▶ **THE PROBLEM**: Write out every line below that includes the word "clean".

------ RECORDED DATA

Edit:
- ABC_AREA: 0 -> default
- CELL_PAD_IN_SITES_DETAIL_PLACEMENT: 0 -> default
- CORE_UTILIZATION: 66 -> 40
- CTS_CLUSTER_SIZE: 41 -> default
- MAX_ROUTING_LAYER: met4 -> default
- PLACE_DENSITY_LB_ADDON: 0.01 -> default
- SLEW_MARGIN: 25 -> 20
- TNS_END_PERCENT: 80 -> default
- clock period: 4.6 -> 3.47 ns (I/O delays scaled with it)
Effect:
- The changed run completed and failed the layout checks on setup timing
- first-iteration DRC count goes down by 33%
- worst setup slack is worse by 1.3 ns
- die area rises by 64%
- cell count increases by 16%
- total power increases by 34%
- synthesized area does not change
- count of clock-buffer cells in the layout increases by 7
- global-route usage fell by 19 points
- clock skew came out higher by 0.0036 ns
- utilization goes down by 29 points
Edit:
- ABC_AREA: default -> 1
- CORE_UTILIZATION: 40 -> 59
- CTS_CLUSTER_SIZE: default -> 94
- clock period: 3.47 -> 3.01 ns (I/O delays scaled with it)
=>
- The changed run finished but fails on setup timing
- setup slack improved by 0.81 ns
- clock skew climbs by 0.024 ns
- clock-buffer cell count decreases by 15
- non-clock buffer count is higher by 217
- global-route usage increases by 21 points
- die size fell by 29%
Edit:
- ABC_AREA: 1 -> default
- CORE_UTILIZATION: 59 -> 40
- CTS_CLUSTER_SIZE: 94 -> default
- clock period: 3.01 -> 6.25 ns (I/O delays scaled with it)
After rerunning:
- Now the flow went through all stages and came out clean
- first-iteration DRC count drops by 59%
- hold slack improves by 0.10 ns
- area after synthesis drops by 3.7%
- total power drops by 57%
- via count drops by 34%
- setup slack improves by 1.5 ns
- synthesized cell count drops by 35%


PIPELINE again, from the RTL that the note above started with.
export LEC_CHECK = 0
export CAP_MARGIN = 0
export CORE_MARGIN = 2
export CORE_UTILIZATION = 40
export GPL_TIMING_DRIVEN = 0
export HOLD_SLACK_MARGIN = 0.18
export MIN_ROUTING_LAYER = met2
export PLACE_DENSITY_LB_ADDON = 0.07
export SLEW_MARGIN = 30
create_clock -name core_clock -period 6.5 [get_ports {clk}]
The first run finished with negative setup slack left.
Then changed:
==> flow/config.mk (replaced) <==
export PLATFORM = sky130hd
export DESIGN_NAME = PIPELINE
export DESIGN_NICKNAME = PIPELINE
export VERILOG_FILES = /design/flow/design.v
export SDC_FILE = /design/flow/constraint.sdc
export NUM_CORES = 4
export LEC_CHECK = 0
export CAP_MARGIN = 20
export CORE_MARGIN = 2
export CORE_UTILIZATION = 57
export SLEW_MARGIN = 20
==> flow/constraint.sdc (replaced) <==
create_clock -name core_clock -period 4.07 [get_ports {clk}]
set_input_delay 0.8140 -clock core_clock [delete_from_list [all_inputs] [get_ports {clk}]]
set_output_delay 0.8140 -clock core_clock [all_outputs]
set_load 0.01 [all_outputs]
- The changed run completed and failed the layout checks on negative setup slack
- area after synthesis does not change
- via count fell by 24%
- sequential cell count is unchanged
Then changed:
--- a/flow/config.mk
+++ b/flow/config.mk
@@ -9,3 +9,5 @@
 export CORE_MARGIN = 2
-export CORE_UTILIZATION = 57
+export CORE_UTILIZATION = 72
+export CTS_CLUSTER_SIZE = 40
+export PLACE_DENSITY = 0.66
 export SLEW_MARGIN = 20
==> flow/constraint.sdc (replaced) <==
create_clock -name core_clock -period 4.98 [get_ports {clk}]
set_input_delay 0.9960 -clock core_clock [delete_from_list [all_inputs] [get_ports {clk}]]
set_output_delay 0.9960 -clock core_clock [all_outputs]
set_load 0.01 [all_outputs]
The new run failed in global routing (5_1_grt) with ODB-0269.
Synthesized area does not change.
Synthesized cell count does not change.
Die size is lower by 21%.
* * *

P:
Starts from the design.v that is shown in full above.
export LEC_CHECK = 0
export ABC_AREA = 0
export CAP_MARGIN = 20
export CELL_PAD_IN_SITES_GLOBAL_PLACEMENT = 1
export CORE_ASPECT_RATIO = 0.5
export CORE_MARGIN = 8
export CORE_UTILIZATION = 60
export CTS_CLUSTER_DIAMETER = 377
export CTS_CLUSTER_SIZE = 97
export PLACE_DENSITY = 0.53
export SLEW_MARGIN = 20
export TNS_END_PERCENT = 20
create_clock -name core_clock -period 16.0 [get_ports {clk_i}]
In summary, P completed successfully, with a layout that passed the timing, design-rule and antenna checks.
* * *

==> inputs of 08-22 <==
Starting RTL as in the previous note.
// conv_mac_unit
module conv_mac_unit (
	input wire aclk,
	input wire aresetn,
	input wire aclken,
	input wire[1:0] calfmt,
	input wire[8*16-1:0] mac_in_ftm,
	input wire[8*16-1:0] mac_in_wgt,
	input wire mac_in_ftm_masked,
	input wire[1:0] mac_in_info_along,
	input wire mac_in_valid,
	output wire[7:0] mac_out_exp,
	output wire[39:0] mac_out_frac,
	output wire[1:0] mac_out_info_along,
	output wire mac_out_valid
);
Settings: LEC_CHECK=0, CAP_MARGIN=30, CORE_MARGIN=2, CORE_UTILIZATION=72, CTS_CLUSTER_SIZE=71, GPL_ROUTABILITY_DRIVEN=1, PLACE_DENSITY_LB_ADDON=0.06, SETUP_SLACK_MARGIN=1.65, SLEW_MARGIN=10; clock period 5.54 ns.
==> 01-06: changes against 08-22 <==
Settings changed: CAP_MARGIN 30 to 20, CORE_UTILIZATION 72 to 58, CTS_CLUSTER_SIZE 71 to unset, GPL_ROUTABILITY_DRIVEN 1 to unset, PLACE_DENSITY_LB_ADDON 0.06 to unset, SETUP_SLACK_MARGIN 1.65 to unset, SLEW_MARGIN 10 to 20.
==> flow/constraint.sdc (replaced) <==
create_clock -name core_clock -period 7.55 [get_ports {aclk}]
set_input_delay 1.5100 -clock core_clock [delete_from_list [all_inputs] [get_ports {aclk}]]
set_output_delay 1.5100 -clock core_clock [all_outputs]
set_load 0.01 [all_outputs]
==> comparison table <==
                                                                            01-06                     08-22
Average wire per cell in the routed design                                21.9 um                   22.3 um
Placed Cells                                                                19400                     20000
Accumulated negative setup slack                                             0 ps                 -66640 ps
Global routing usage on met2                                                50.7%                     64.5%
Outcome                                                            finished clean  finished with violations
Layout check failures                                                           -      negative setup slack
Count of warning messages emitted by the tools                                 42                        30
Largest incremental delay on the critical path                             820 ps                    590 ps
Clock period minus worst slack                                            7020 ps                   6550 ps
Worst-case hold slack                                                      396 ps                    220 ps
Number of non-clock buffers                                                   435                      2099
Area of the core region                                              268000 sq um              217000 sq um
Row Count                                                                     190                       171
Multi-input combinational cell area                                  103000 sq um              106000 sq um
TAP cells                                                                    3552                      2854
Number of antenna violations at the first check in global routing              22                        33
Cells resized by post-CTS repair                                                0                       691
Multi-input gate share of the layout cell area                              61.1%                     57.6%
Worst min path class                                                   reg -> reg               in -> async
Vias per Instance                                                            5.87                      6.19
Setup of willow:
// iir_variable_filter
module iir_variable_filter
#(
    parameter DATA_IN_WIDTH  = 16,
    parameter DATA_OUT_WIDTH = 32,
    parameter TAP_WIDTH      = 16,
    parameter FF_TAP_COUNT   = 4,
    parameter FB_TAP_COUNT   = 3,
    parameter NUM_LP_FILTERS = 20
)
(
    input  wire                               clk,
    input  wire                               reset_n,
    input  wire        [8:0]                  filter_index,
    input  wire signed [DATA_IN_WIDTH-1:0]    data_in,
    output wire signed [DATA_OUT_WIDTH-1:0]   data_out
);
    wire [FF_TAP_COUNT*TAP_WIDTH-1:0] B_flat;
    wire [FB_TAP_COUNT*TAP_WIDTH-1:0] A_flat;
    coeff_selector #(
        .TAP_WIDTH(TAP_WIDTH),
        .FF_TAP_COUNT(FF_TAP_COUNT),
        .FB_TAP_COUNT(FB_TAP_COUNT),
        .NUM_LP_FILTERS(NUM_LP_FILTERS)
    ) coeff_sel (
        .filter_index(filter_index),
        .B_flat(B_flat),
        .A_flat(A_flat)
    );
  ...
Size: roughly 8600 cells after synthesis, roughly 120 flip-flops.
Settings: LEC_CHECK=0, ABC_AREA=1, CAP_MARGIN=5, CORE_ASPECT_RATIO=0.7, CORE_MARGIN=2, CORE_UTILIZATION=72, CTS_CLUSTER_DIAMETER=227, HOLD_SLACK_MARGIN=-0.09, PLACE_DENSITY=0.37, SETUP_SLACK_MARGIN=2.48, SLEW_MARGIN=20; clock period 9.66 ns.
run.sh (not shown) runs the stock make flow with config.mk's settings and CLKGATE_MAP_FILE=.
In willow the implementation ran to completion but is not tape-out ready, as the final checks report negative setup slack.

------------

▶ **TASK RESPONSE**:
- Now the flow went through all stages and came out clean
Outcome                                                            finished clean  finished with violations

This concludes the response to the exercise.